**Activity**.
Please say how many lines in the material include the string "tempMult", and nothing else.

= Beginning of Section =

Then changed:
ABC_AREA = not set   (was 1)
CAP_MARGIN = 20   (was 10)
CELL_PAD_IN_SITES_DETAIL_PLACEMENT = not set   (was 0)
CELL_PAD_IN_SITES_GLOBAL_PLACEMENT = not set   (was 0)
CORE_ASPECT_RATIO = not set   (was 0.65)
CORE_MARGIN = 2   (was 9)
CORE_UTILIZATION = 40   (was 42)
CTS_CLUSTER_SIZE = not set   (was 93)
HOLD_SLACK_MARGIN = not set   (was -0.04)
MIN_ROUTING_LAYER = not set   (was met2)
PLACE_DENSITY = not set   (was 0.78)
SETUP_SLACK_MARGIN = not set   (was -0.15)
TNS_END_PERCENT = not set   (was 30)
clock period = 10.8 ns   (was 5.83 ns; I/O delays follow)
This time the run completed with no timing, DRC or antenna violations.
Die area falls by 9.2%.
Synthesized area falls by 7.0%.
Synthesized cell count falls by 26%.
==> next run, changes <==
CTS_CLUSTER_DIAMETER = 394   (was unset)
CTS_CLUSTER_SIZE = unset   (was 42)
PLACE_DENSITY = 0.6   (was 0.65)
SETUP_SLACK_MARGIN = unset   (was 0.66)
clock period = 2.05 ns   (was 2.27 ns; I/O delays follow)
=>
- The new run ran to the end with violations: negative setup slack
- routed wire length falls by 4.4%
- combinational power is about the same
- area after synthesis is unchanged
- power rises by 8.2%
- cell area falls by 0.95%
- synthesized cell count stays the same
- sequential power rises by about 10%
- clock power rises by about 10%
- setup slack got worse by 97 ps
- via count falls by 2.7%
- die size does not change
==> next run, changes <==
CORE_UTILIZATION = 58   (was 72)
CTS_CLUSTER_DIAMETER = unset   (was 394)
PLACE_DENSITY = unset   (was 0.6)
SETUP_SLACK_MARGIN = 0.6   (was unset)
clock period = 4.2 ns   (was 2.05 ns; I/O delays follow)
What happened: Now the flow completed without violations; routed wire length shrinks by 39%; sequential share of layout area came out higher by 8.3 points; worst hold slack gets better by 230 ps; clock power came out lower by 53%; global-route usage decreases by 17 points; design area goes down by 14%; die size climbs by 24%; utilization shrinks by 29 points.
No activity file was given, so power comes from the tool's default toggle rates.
Setup of run A:
// ATM_TOP
module ATM_TOP #(parameter  P_WIDTH = 16,
                            B_WIDTH = 20, 
							C_WIDTH = 6)
( 
    input   wire                    clk,
    input   wire                    rst,
	input wire [C_WIDTH-1:0]         card_number,
	input wire                       card_in,
    input wire                      button_0,
    input wire                      button_1,
    input wire                      button_2,
    input wire                      button_3,
    input wire                      button_4,
    input wire                      button_5,
    input wire                      button_6,
    input wire                      button_7,
    input wire                      button_8,
    input wire                      button_9,
    input wire                      enter_button,
    input wire                      cancel_button,
    input wire                      withdraw_button,
    input wire                      deposit_button,
    input wire                      show_balance,
	input wire                      another_service,
    input wire                      English_button,
    input wire                      Arabic_button,
	input wire                      multiple_100_button,
    input wire                      multiple_1000_button,
    input wire     [B_WIDTH-1:0]     actual_deposit_value,
	input wire [31:0]                threshold,
	output wire	                         card_out,
	output wire  [B_WIDTH-1:0]     updated_balance,  
	output wire                    operation_done, 
	output wire                    error,
	output wire                    wrong_password
	);
wire  [B_WIDTH-1:0]         entry_value;
wire  [P_WIDTH-1:0]         password; 
wire  [B_WIDTH-1:0]         balance; 
wire                        pass_en; 
wire  [P_WIDTH-1:0]         in_password ;  
wire  [1:0]                 operation ;  
wire                         time_out ;  
  ...
Settings: LEC_CHECK=0, CAP_MARGIN=20, CORE_MARGIN=2, CORE_UTILIZATION=66, CTS_CLUSTER_DIAMETER=363, GPL_ROUTABILITY_DRIVEN=0, MAX_ROUTING_LAYER=met5, PLACE_DENSITY_LB_ADDON=0.24, SETUP_SLACK_MARGIN=0.9, SLEW_MARGIN=35; clock period 8.37 ns.
run.sh (not shown) runs the stock make flow with config.mk's settings and CLKGATE_MAP_FILE=.
Run A ran to completion and came out clean on the timing, design-rule and antenna checks.
<file path="design/flow/constraint.sdc">
create_clock -name core_clock -period 37.0 [get_ports {clk}]
set_input_delay 7.4000 -clock core_clock [delete_from_list [all_inputs] [get_ports {clk}]]
set_output_delay 7.4000 -clock core_clock [all_outputs]
set_load 0.01 [all_outputs]
</file>
<file path="design/flow/run.sh">
#!/bin/bash
# the make line also repeats each setting of config.mk as NAME=value (left out here)
make -C /OpenROAD-flow-scripts/flow DESIGN_CONFIG=/design/flow/config.mk WORK_HOME=/design/flow/orfs CLKGATE_MAP_FILE= finish
</file>
<file path="design/flow/design.v">
module setHexValue (output reg [6:0] display, input [3:0] value);
always @(*)begin 
	case(value)
		0: display  <= 7'b0000001;
		1: display  <= 7'b1001111;
		2: display  <= 7'b0010010;
		3: display  <= 7'b0000110;
		4: display  <= 7'b1001100;
		5: display  <= 7'b0100100;
		6: display  <= 7'b0100000;
		7: display  <= 7'b0001111;
		8: display  <= 7'b0000000;
		9: display  <= 7'b0001100;
		10: display  <= 7'b0001000;
		11: display  <= 7'b1100000;
		12: display  <= 7'b0110001;
		14: display  <= 7'b0110000;
		15: display  <= 7'b0111000;
		default: display <= 7'b1111111;  
		endcase
end
endmodule
module displayHex(output [6:0] Out0, Out1, Out2, Out3, 
					output reg [6:0]Out4, Out5, 
					 Out6, Out7, Out8, Out9, Out10, Out11, Out12, Out13,
					 input [13:0] inputBinary);
reg [3:0] temp0, temp1, temp2, temp3;
wire [6:0] tempOut0, tempOut1, tempOut2, tempOut3;
always @(*)begin
	temp0 <= (inputBinary[0]*1) + (inputBinary[1]*2) +
			(inputBinary[2]*4)+ (inputBinary[3]*8);		
	temp1 <= (inputBinary[4]*1) + (inputBinary[5]*2) +
			(inputBinary[6]*4)+ (inputBinary[7]*8);			
	temp2 <= (inputBinary[8]*1) + (inputBinary[9]*2) +
			(inputBinary[10]*4)+ (inputBinary[11]*8);		
	temp3 <= (inputBinary[12]*1) + (inputBinary[13]*2);	
	Out4 <= 7'b1111111;
	Out5 <= 7'b1111111;
	Out6 <= 7'b1111111;
	Out7 <= 7'b1111111;
	Out8 <= 7'b1111111;
	Out9 <= 7'b1111111;
	Out10 <= 7'b1111111;
	Out11 <= 7'b1111111;
	Out12 <= 7'b1111111;
	Out13 <= 7'b1111111;	
end
setHexValue u1(tempOut0, temp0);
setHexValue u2(tempOut1, temp1);
setHexValue u3(tempOut2, temp2);
setHexValue u4(tempOut3, temp3);
assign Out0 = tempOut0;
assign Out1 = tempOut1;
assign Out2 = tempOut2;
assign Out3 = tempOut3;
endmodule
module displayBinary(output reg [6:0] Out0, Out1, Out2, Out3, Out4, Out5, 
					 Out6, Out7, Out8, Out9, Out10, Out11, Out12, Out13,
					input [13:0] inputBinary);
always @(*)begin
	Out0 <= (inputBinary[0] == 1'b0)?(7'b0000001):(7'b1001111);
	Out1 <= (inputBinary[1] == 1'b0)?(7'b0000001):(7'b1001111);
	Out2 <= (inputBinary[2] == 1'b0)?(7'b0000001):(7'b1001111);
	Out3 <= (inputBinary[3] == 1'b0)?(7'b0000001):(7'b1001111);
	Out4 <= (inputBinary[4] == 1'b0)?(7'b0000001):(7'b1001111);
	Out5 <= (inputBinary[5] == 1'b0)?(7'b0000001):(7'b1001111);
	Out6 <= (inputBinary[6] == 1'b0)?(7'b0000001):(7'b1001111);
	Out7 <= (inputBinary[7] == 1'b0)?(7'b0000001):(7'b1001111);
	Out8 <= (inputBinary[8] == 1'b0)?(7'b0000001):(7'b1001111);
	Out9 <= (inputBinary[9] == 1'b0)?(7'b0000001):(7'b1001111);
	Out10 <= (inputBinary[10] == 1'b0)?(7'b0000001):(7'b1001111);
	Out11 <= (inputBinary[11] == 1'b0)?(7'b0000001):(7'b1001111);
	Out12 <= (inputBinary[12] == 1'b0)?(7'b0000001):(7'b1001111);
	Out13 <= (inputBinary[13] == 1'b0)?(7'b0000001):(7'b1001111);
end 
endmodule
module mux21( 
output reg [6:0] disp0, disp1, disp2, disp3, disp4, disp5, disp6, disp7,  
				disp8, disp9, disp10, disp11, disp12, disp13,
input [13:0] inputBinary, 
input DispSelect);
wire [6:0]Out0, Out1, Out2, Out3, Out4, Out5, Out6, 
	Out7, Out8, Out9, Out10, Out11, Out12, Out13, 
	Out14, Out15, Out16, Out17, Out18, Out19, Out20, 
	Out21, Out22, Out23, Out24, Out25, Out26, Out27;
displayHex hex(Out0, Out1, Out2, Out3, Out4, Out5, Out6, Out7, Out8, 
			Out9, Out10, Out11, Out12, Out13,inputBinary);
displayBinary binary(Out14, Out15, Out16, Out17, Out18, Out19, Out20, 
			Out21, Out22, Out23, Out24, Out25, Out26, Out27, inputBinary);	
always@ (*)begin
	if (DispSelect == 1'b1)begin 
		disp0 <= Out0;
		disp1 <= Out1;
		disp2 <= Out2;
		disp3 <= Out3;
		disp4 <= Out4;
		disp5 <= Out5;
		disp6 <= Out6;
		disp7 <= Out7;
		disp8 <= Out8;
		disp9 <= Out9;
		disp10 <= Out10;
		disp11 <= Out11;
		disp12 <= Out12;
		disp13 <= Out13;
		end
	else begin 
		disp0 <= Out14;
		disp1 <= Out15;
		disp2 <= Out16;
		disp3 <= Out17;
		disp4 <= Out18;
		disp5 <= Out19;
		disp6 <= Out20;
		disp7 <= Out21;
		disp8 <= Out22;
		disp9 <= Out23;
		disp10 <= Out24;
		disp11 <= Out25;
		disp12 <= Out26;
		disp13 <= Out27;
		end
end
endmodule
module MUX81 (
    output reg [13:0] dout,
    input [2:0] sel,
    input [13:0] d1, d2, d3, d4, d5, d6, d7, d8,
    input clk);
    always @ (posedge clk) begin
        casez(sel)
            3'b000: dout <= d1;
            3'b001: dout <= d2;
            3'b010: dout <= d3;
            3'b011: dout <= d4;
            3'b100: dout <= d5;
            3'b101: dout <= d6;
            3'b110: dout <= d7;
            3'b111: dout <= d8;
            default: dout <= 14'bz;
        endcase
    end
endmodule
module register(
    output reg [13:0] q,
    input [13:0] R, ALUout,
    input clk, ldR, ldALU, rst);
    always @ (posedge clk) begin
        if (rst == 1'b1) q <= 14'b0;
        else if (ldR == 1'b1) q <= R;
        else if (ldALU == 1'b1) q <= ALUout;
    end
endmodule
module registerArray(
    output [13:0] rout1, rout2, ramOut,
    input [13:0] rin, ALUin,
    input [7:0] ldR, ldALU,
    input [2:0] selrd1, selrd2, selram,
    input clk, rst);
    wire [13:0] rd0, rd1, rd2, rd3, rd4, rd5, rd6, rd7;
    register R0 (rd0, rin, ALUin, clk, ldR[0], ldALU[0], rst);  
    register R1 (rd1, rin, ALUin, clk, ldR[1], ldALU[1], rst);  
    register R2 (rd2, rin, ALUin, clk, ldR[2], ldALU[2], rst);  
    register R3 (rd3, rin, ALUin, clk, ldR[3], ldALU[3], rst);  
    register R4 (rd4, rin, ALUin, clk, ldR[4], ldALU[4], rst);  
    register R5 (rd5, rin, ALUin, clk, ldR[5], ldALU[5], rst);  
    register R6 (rd6, rin, ALUin, clk, ldR[6], ldALU[6], rst);  
    register R7 (rd7, rin, ALUin, clk, ldR[7], ldALU[7], rst);  
    MUX81 M1 (rout1, selrd1, rd0, rd1, rd2, rd3, rd4, rd5, rd6, rd7, clk);
    MUX81 M2 (rout2, selrd2, rd0, rd1, rd2, rd3, rd4, rd5, rd6, rd7, clk);
    MUX81 M3 (ramOut, selram, rd0, rd1, rd2, rd3, rd4, rd5, rd6, rd7, clk);
endmodule
module ALU (ALU_OUTPUT, ALU_FLAGS, A, B, ALU_OpCode, en, rstFlags, clk);
	output reg [13:0] ALU_OUTPUT;
	output reg [2:0] ALU_FLAGS;
	input [13:0] A, B;
	input [4:0] ALU_OpCode;
	input en, rstFlags, clk;
	reg [27:0] tempMult;
	reg [14:0] tempOver;
	always @(posedge clk or posedge rstFlags) begin
		if (rstFlags == 1'b1) begin  
			ALU_OUTPUT <= 14'd0;
			ALU_FLAGS <= 2'd0;
			tempMult <= 15'd0;
			tempOver <= 15'd0;
		end
		else if (en) case (ALU_OpCode)
			5'b00000: ALU_OUTPUT <= 14'b0;  
			5'b00001: ALU_OUTPUT <= 14'b0;  
			5'b00010: ALU_OUTPUT <= 14'b0;  
			5'b00011: begin  
					tempOver = A + B;
					if (tempOver[14] == 1'b1) ALU_FLAGS <= 3'd3;  
					ALU_OUTPUT <= tempOver[13:0];
			end
			5'b00100: begin  
					if (A < B) begin
						ALU_FLAGS <= 3'd4;  
						ALU_OUTPUT <= 14'b0;
					end
					else ALU_OUTPUT <= A - B; 
			end
			5'b00101: begin  
					tempMult = A * B;
					if (tempMult > 14'd255) ALU_FLAGS <= 3'd3;  
					ALU_OUTPUT <= tempMult[13:0];
			end
			5'b00110: begin  
					if (B == 1'd0) begin
						ALU_FLAGS <= 3'd5;  
						ALU_OUTPUT <= A;
					end
					else ALU_OUTPUT <= A / B; 
			end
			5'b00111: ALU_FLAGS <= (A < B) ? 3'd1:3'd2;  
			5'b01000: ALU_FLAGS <= (A > B) ? 3'd1:3'd2;  
			5'b01001: ALU_FLAGS <= (A <= B) ? 3'd1:3'd2;  
			5'b01010: ALU_FLAGS <= (A >= B) ? 3'd1:3'd2;  
			5'b01011: ALU_FLAGS <= (A == B) ? 3'd1:3'd2;  
			5'b01100: ALU_FLAGS <= (A != B) ? 3'd1:3'd2;  
			5'b01101: ALU_OUTPUT <= A & B;  
			5'b01110: ALU_OUTPUT <= A | B;  
			5'b01111: ALU_OUTPUT <= ~A;  
			5'b10000: ALU_OUTPUT <= A ^ B;  
			5'b10001: begin  
					tempOver = (~A) + 1; 
					if (tempOver[14] == 1'b1) ALU_FLAGS <= 3'd3;  
					ALU_OUTPUT <= tempOver[13:0];
			end
			5'b10010: ALU_OUTPUT <= A << B;  
			5'b10011: ALU_OUTPUT <= A >> B;  
			5'b10100: ALU_OUTPUT <= A << 1;  
			5'b10101: ALU_OUTPUT <= A >> 1;  
			5'b10110: ALU_OUTPUT <= A <<< 1;  
			5'b10111: ALU_OUTPUT <= A >>> 1;  
			5'b11000: ALU_OUTPUT <= {A[12:0], A[13]};  
			5'b11001: ALU_OUTPUT <= {A[0], A[13:1]};  
			5'b11010: ALU_OUTPUT <= 14'b0;  
			5'b11011: ALU_OUTPUT <= 14'b0;  
			5'b11100: begin 
					if((A % 2'd2)== 0) ALU_FLAGS <= 3'd6;
					else ALU_FLAGS <= 3'd7;
			end	
			5'b11101: ALU_OUTPUT <= A;  
			5'b11110: ALU_OUTPUT <= 14'b0;  
			5'b11111: ALU_OUTPUT <= 14'b0;  
			default: ALU_FLAGS <= 3'd0;
		endcase
	end
endmodule
module controlUnit (
    output reg readRAM, writeRAM, ldA, ldB,
    output reg [5:0] address,
    output reg [4:0] opcode,
    output reg [7:0] ldALU, ldR,
    output reg [2:0] result, rega, regb, selram,
    output reg displaySelect,
    output aluEn, halted,
    input [13:0] RAMdata,
    input clk, rst);
    reg [3:0] state;
    reg [5:0] pc;
    reg [13:0] currentInstruction;
    assign aluEn = (state == 4'b0011) || (state == 4'b0110);
    assign halted = (state == 4'b1111);
    always @ (posedge clk, posedge rst) begin
        if (rst == 1'b1) begin
            state <= 4'b0000;
            readRAM <= 1'b0;
            writeRAM <= 1'b0;
            ldA <= 1'b0;
            ldB <= 1'b0;
            displaySelect <= 1'b0;
            selram <= 3'b000;
            opcode <= 5'b00000;
            address <= 6'b000000;
            result <= 3'b000;
            rega <= 3'b000;
            regb <= 3'b000;
            ldALU <= 8'b00000000;
            ldR <= 8'b00000000;
            pc <= 6'b000000;
            currentInstruction <= 14'b0;
        end
        else begin
            case(state)
                4'b0000: begin  
                    readRAM <= 1'b1;
                    state <= 4'b0001;
                    address <= pc;
                end
                4'b0001: begin  
                    readRAM <= 1'b0;
                    opcode <= RAMdata[13:9];
                    result <= RAMdata[8:6];
                    rega <= RAMdata[5:3];
                    regb <= RAMdata[2:0];
                    currentInstruction <= RAMdata[13:0];
                    state <= 4'b0010;
                end
                4'b0010: begin  
                    case (opcode)
                        5'b00000:     state <= 4'b0110;
                        5'b00001:       state <= 4'b0110;
                        5'b00010:      state <= 4'b0110;
                        5'b00011:       state <= 4'b0011;
                        5'b00100:       state <= 4'b0011;
                        5'b00101:       state <= 4'b0011;
                        5'b00110:       state <= 4'b0011;
                        5'b00111:     state <= 4'b0110;
                        5'b01000:     state <= 4'b0110;
                        5'b01001:     state <= 4'b0110;
                        5'b01010:     state <= 4'b0110;
                        5'b01011:     state <= 4'b0110;
                        5'b01100:     state <= 4'b0110;
                        5'b01101:      state <= 4'b0011;
                        5'b01110:       state <= 4'b0011;
                        5'b01111:      state <= 4'b0011;
                        5'b10000:      state <= 4'b0011;
                        5'b10001:   state <= 4'b0011;
                        5'b10010:      state <= 4'b0011;
                        5'b10011:      state <= 4'b0011;
                        5'b10100:       state <= 4'b0011;
                        5'b10101:       state <= 4'b0011;
                        5'b10110:       state <= 4'b0011;
                        5'b10111:       state <= 4'b0011;
                        5'b11000:       state <= 4'b0011;
                        5'b11001:       state <= 4'b0011;
                        5'b11010:     state <= 4'b1100;
                        5'b11011:     state <= 4'b1101;
                        5'b11100:       state <= 4'b0110;
                        5'b11101:       state <= 4'b0011;
                        5'b11110:       state <= 4'b0100;
                        5'b11111:       state <= 4'b0101;
                        default:    state <= 4'b0000;
                    endcase
                end
                4'b0011: begin  
                    case(result)
                        3'b000: ldALU <= 8'b00000001;
                        3'b001: ldALU <= 8'b00000010;
                        3'b010: ldALU <= 8'b00000100;
                        3'b011: ldALU <= 8'b00001000;
                        3'b100: ldALU <= 8'b00010000;
                        3'b101: ldALU <= 8'b00100000;
                        3'b110: ldALU <= 8'b01000000;
                        3'b111: ldALU <= 8'b10000000;
                        default: ldALU <= 8'b00000000;
                    endcase
                    state <= 4'b0111;
                end
                4'b0100: begin  
                    readRAM <= 1'b1;
                    address <= RAMdata[5:0];
                    case(result)
                        3'b000: ldR <= 8'b00000001;
                        3'b001: ldR <= 8'b00000010;
                        3'b010: ldR <= 8'b00000100;
                        3'b011: ldR <= 8'b00001000;
                        3'b100: ldR <= 8'b00010000;
                        3'b101: ldR <= 8'b00100000;
                        3'b110: ldR <= 8'b01000000;
                        3'b111: ldR <= 8'b10000000;
                        default: ldR <= 8'b00000000;
                    endcase
                    state <= 4'b0111;
                end
                4'b0101: begin  
                    address <= RAMdata[5:0];
                    selram <= result;
                    state <= 4'b0111;
                end
                4'b0110: begin  
                    if (opcode == 5'b00001) state <= 4'b1111;
                    else state <= 4'b0111;
                end
                4'b0111: begin  
                    if (opcode == 5'b11111) writeRAM <= 1'b1;
                    if (opcode == 5'b11010) displaySelect <= 1'b0;
                    if (opcode == 5'b11011) displaySelect <= 1'b1;
                    state <= 4'b1000;
                end 
                4'b1000: begin  
                    state <= 4'b1011;
                end
                4'b1001: begin
                end
                4'b1010: begin
                end
                4'b1011: begin  
                    ldALU <= 8'b00000000;
                    readRAM <= 1'b0;
                    ldR <= 8'b00000000;
                    writeRAM <= 1'b0;
                    ldA <= 1'b0;
                    pc <= pc + 1;
                    state <= 4'b0000;
                end
                4'b1100: begin  
                    ldA <= 1'b1;
                    state <= 4'b0111;
                end
                4'b1101: begin  
                    ldA <= 1'b1;
                    state <= 4'b0111;
                end
                4'b1111: begin  
                    state <= 4'b1111;
                end
                default: state <= 4'b0000;
            endcase
        end
    end
endmodule
module CPU (
    output [6:0] disp0, disp1, disp2, disp3, disp4, disp5, disp6, disp7, disp8, disp9, disp10, disp11, disp12, disp13,
    output [2:0] flags,
    output halted,
    output [5:0] mem_addr,
    output mem_wr,
    output [13:0] mem_wdata,
    input [13:0] mem_rdata,
    input clk, rst);
    wire [13:0] data_o, A, B, ALUout, ramOut, inputBinary;
    wire [7:0] ldR, ldALU;
    wire [5:0] address;
    wire [4:0] opcode;
    wire [2:0] result, rega, regb, selram;
    wire readRAM, writeRAM, displaySelect, ldA, ldB, aluEn;
    assign data_o = mem_rdata;
    assign mem_addr = address;
    assign mem_wr = writeRAM;
    assign mem_wdata = ramOut;
    registerArray RA1 (A, B, ramOut, data_o, ALUout, ldR, ldALU, rega, regb, selram, clk, rst);
    ALU A1 (ALUout, flags, A, B, opcode, aluEn, rst, clk);
    controlUnit CU1 (readRAM, writeRAM, ldA, ldB, address, opcode, ldALU, ldR, result, rega, regb, selram, displaySelect, aluEn, halted, data_o, clk, rst);
    register disreg (inputBinary, A, B, clk, ldA, ldB, rst);
    mux21 display (disp0, disp1, disp2, disp3, disp4, disp5, disp6, disp7, disp8, disp9, disp10, disp11, disp12, disp13, inputBinary, displaySelect); 
endmodule
</file>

= End of Section =

**Result below**.
5